Heat acclimation alleviates the heat stress-induced impairment of vascular endothelial cells

Heat acclimation (HA) is found to help decrease the incidence of heat-related illnesses such as heat syncope and exertional heat stroke. However, the response of vascular endothelial cells to HA remain to be elucidated. In this study, mouse brain microvascular endothelial cells (bEnd.3), human umbilical vein endothelial cells (HUVEC), and human aortic endothelial cells (HAEC) were selected. The cells were first subjected to HA at 40 ℃ for 2 h per day for 3 days, and then subjected to heat stress at 43 ℃ for 2 h or 4 h. After heat stress, HA-pretreated cells showed a significant increase in cell viability, cell integrity, a decrease in the proportion of S phase cells, cell apoptosis, and cytoskeletal shrinkage compared with the cells without HA pretreatment.

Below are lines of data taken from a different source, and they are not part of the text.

<file path="config.mk">
export PLATFORM = sky130hd
export DESIGN_NAME = dual_pot_serial_command_unit
export DESIGN_NICKNAME = d
export VERILOG_FILES = /design/src/hw/pot_cmd_pkg.sv /design/src/hw/dual_pot_serial_command_unit.sv
export SDC_FILE = /design/constraint.sdc
export NUM_CORES = 1
export LEC_CHECK = 0
export BUFFER_PORTS_ARGS = -buffer_cell sky130_fd_sc_hd__buf_2
export CAP_MARGIN = 5
export CORE_MARGIN = 2
export CORE_UTILIZATION = 45
export DETAILED_ROUTE_END_ITERATION = 8
export GPL_TIMING_DRIVEN = 0
export HOLD_SLACK_MARGIN = 0.03
export PLACE_DENSITY_LB_ADDON = 0.2
export SLEW_MARGIN = 10
export SYNTH_ARGS = -nofsm -noshare
export SYNTH_HDL_FRONTEND = slang
export SYNTH_SLANG_ARGS = --single-unit
</file>
<file path="constraint.sdc">
create_clock -name mclk -period 4.25 [get_ports mclk]
set_input_delay 0.425 -clock mclk [delete_from_list [all_inputs] [get_ports mclk]]
set_output_delay 0.425 -clock mclk [all_outputs]
set_load 0.02 [all_outputs]
</file>
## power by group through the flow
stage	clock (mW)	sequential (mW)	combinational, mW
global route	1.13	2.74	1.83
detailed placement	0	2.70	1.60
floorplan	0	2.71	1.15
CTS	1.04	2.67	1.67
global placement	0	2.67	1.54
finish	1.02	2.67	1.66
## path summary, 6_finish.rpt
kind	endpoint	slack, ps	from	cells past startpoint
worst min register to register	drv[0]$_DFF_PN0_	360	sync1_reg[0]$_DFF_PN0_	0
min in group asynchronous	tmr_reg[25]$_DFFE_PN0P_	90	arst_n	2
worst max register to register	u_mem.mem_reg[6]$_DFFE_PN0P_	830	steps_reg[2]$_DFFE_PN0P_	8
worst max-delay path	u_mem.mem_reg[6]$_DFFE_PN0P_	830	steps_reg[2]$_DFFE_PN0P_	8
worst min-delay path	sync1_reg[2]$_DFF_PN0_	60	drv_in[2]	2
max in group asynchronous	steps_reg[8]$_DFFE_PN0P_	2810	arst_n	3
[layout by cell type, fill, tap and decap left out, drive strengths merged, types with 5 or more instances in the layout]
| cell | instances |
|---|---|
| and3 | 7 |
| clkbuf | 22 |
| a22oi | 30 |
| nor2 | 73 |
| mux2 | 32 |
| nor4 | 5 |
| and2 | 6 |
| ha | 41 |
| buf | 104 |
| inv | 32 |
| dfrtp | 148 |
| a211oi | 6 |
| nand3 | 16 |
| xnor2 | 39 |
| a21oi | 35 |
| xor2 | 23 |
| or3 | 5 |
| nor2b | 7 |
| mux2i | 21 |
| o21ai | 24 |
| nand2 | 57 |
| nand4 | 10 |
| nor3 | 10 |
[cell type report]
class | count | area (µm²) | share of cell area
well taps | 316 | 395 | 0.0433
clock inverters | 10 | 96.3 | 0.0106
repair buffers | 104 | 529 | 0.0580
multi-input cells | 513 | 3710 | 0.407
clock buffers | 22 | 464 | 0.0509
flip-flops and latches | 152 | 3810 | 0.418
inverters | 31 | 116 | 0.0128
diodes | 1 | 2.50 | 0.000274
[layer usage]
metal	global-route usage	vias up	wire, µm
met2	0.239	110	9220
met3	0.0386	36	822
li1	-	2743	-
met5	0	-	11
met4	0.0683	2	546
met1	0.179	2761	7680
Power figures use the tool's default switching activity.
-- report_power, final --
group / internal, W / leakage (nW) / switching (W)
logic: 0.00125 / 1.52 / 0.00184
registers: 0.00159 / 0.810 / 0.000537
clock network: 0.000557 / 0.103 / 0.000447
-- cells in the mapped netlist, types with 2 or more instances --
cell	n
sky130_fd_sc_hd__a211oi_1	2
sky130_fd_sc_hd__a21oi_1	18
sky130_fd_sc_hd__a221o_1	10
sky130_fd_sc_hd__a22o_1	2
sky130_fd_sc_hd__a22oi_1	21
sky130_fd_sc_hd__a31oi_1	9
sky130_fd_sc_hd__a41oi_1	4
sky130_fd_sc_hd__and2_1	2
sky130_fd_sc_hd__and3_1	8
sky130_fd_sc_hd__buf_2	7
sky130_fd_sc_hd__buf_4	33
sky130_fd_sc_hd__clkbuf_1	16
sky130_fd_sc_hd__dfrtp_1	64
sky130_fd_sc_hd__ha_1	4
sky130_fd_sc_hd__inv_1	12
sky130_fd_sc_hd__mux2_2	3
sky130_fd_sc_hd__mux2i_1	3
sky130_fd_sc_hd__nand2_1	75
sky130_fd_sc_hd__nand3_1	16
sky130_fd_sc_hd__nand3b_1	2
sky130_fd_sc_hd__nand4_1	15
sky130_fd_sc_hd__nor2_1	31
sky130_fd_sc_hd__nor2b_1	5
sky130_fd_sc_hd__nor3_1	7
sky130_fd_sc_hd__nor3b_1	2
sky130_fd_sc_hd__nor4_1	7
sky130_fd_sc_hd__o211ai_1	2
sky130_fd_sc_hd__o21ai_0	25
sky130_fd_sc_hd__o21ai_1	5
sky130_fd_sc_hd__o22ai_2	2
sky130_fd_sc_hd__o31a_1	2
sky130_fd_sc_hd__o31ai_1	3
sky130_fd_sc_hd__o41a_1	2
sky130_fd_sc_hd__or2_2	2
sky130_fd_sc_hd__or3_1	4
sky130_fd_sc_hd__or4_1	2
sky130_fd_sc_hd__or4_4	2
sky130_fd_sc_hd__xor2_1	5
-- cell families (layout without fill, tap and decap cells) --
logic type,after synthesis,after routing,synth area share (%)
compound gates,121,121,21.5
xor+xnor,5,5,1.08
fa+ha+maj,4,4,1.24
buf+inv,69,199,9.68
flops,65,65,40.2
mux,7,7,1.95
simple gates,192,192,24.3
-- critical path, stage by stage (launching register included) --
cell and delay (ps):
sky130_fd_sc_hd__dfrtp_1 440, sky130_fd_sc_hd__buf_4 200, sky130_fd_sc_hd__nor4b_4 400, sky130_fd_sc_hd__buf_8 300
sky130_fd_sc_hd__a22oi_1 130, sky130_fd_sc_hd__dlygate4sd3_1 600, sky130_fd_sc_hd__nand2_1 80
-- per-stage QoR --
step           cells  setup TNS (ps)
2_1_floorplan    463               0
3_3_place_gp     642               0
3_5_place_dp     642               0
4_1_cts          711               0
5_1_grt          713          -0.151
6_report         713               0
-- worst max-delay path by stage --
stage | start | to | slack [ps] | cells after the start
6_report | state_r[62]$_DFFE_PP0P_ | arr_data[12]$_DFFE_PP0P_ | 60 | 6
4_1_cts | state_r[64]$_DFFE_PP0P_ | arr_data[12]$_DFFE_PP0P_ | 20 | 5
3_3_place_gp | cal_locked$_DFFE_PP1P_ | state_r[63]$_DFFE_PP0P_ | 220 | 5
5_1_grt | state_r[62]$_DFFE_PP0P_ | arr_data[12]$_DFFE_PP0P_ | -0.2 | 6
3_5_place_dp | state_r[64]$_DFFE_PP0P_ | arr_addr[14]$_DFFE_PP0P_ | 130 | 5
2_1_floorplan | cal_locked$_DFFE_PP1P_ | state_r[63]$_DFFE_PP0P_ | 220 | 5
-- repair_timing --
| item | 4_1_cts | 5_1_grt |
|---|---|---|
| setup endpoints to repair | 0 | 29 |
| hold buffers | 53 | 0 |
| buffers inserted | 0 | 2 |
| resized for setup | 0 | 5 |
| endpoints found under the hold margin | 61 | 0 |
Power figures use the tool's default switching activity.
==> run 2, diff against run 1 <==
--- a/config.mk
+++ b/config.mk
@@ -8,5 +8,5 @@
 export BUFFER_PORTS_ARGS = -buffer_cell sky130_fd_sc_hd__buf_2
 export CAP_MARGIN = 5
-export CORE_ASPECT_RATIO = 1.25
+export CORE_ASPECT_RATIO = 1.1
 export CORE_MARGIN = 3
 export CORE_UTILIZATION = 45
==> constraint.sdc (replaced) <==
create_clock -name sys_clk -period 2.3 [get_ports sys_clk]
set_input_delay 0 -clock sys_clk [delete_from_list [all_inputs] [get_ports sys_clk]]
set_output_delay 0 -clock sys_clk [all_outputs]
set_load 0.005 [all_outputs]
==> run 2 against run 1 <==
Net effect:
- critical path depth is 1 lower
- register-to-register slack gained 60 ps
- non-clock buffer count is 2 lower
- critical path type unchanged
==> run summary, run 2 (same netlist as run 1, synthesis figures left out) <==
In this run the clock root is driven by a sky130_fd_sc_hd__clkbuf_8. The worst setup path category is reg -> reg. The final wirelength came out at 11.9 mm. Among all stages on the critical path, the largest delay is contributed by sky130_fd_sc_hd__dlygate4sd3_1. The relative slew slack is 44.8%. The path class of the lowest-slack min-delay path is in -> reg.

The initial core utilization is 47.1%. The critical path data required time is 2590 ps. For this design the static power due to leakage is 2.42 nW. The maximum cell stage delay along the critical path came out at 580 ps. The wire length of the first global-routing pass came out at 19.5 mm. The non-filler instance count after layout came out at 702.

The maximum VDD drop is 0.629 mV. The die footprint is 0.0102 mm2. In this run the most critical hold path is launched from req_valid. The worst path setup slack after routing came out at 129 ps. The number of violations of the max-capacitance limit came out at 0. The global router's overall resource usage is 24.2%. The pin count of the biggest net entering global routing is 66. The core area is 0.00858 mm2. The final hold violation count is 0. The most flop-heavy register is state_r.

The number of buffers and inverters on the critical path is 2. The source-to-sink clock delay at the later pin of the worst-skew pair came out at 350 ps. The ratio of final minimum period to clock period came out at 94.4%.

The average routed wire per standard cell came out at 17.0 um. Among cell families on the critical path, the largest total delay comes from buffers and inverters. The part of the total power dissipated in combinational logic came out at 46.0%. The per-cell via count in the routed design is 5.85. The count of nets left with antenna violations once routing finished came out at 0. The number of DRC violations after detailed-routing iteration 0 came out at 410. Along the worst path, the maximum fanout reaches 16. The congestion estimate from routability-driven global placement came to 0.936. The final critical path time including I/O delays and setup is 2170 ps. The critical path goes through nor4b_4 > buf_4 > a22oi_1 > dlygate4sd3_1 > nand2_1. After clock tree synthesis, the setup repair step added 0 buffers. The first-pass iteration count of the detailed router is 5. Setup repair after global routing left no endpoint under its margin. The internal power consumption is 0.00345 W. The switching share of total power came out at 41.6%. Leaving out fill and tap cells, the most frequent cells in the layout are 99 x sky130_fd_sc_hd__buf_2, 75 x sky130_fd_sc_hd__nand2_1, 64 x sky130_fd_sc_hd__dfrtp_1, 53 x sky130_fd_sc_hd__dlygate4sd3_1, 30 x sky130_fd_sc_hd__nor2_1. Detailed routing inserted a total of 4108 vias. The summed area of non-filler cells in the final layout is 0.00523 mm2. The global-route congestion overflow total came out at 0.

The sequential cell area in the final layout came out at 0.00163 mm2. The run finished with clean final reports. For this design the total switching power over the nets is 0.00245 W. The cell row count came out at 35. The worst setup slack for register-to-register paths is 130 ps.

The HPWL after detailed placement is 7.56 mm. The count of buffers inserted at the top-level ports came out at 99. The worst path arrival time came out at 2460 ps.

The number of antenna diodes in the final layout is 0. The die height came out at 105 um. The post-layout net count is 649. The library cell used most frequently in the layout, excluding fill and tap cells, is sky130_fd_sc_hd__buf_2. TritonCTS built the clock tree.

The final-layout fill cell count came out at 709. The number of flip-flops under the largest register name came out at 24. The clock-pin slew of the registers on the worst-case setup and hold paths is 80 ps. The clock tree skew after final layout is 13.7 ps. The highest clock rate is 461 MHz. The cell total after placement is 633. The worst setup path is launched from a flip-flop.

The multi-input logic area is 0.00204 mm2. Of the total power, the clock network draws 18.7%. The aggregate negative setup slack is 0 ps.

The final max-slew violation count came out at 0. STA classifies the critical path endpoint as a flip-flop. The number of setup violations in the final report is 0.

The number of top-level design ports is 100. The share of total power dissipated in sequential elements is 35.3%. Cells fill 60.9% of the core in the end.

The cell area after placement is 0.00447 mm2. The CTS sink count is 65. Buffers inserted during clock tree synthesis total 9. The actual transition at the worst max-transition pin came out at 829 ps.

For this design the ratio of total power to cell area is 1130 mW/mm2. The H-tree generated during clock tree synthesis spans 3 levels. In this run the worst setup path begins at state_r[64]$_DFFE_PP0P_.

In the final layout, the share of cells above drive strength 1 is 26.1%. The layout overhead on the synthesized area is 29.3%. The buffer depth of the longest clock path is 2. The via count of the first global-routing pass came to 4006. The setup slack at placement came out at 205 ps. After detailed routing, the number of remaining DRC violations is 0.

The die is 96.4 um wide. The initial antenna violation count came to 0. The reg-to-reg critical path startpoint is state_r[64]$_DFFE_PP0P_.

Additionally, the expression of VEGF, ICAM-1, iNOS and EPO in HA-pretreated cells significantly increased. We also presented evidence that HA upregulated HSP70 and bcl-2, while downregulated p-p53 and bax. Notably, the suppression of HSP70 expression attenuated the protective role of heat acclimation. Furthermore, HA mitigated injuries in vital organs of mice exposed to heat stress. Conclusively, these findings indicated the HA can increase the vitality of vascular endothelial cells after heat stress, partially restore the function of vascular endothelial cells, and this protective effect may be related to the upregulation of HSP70 expression.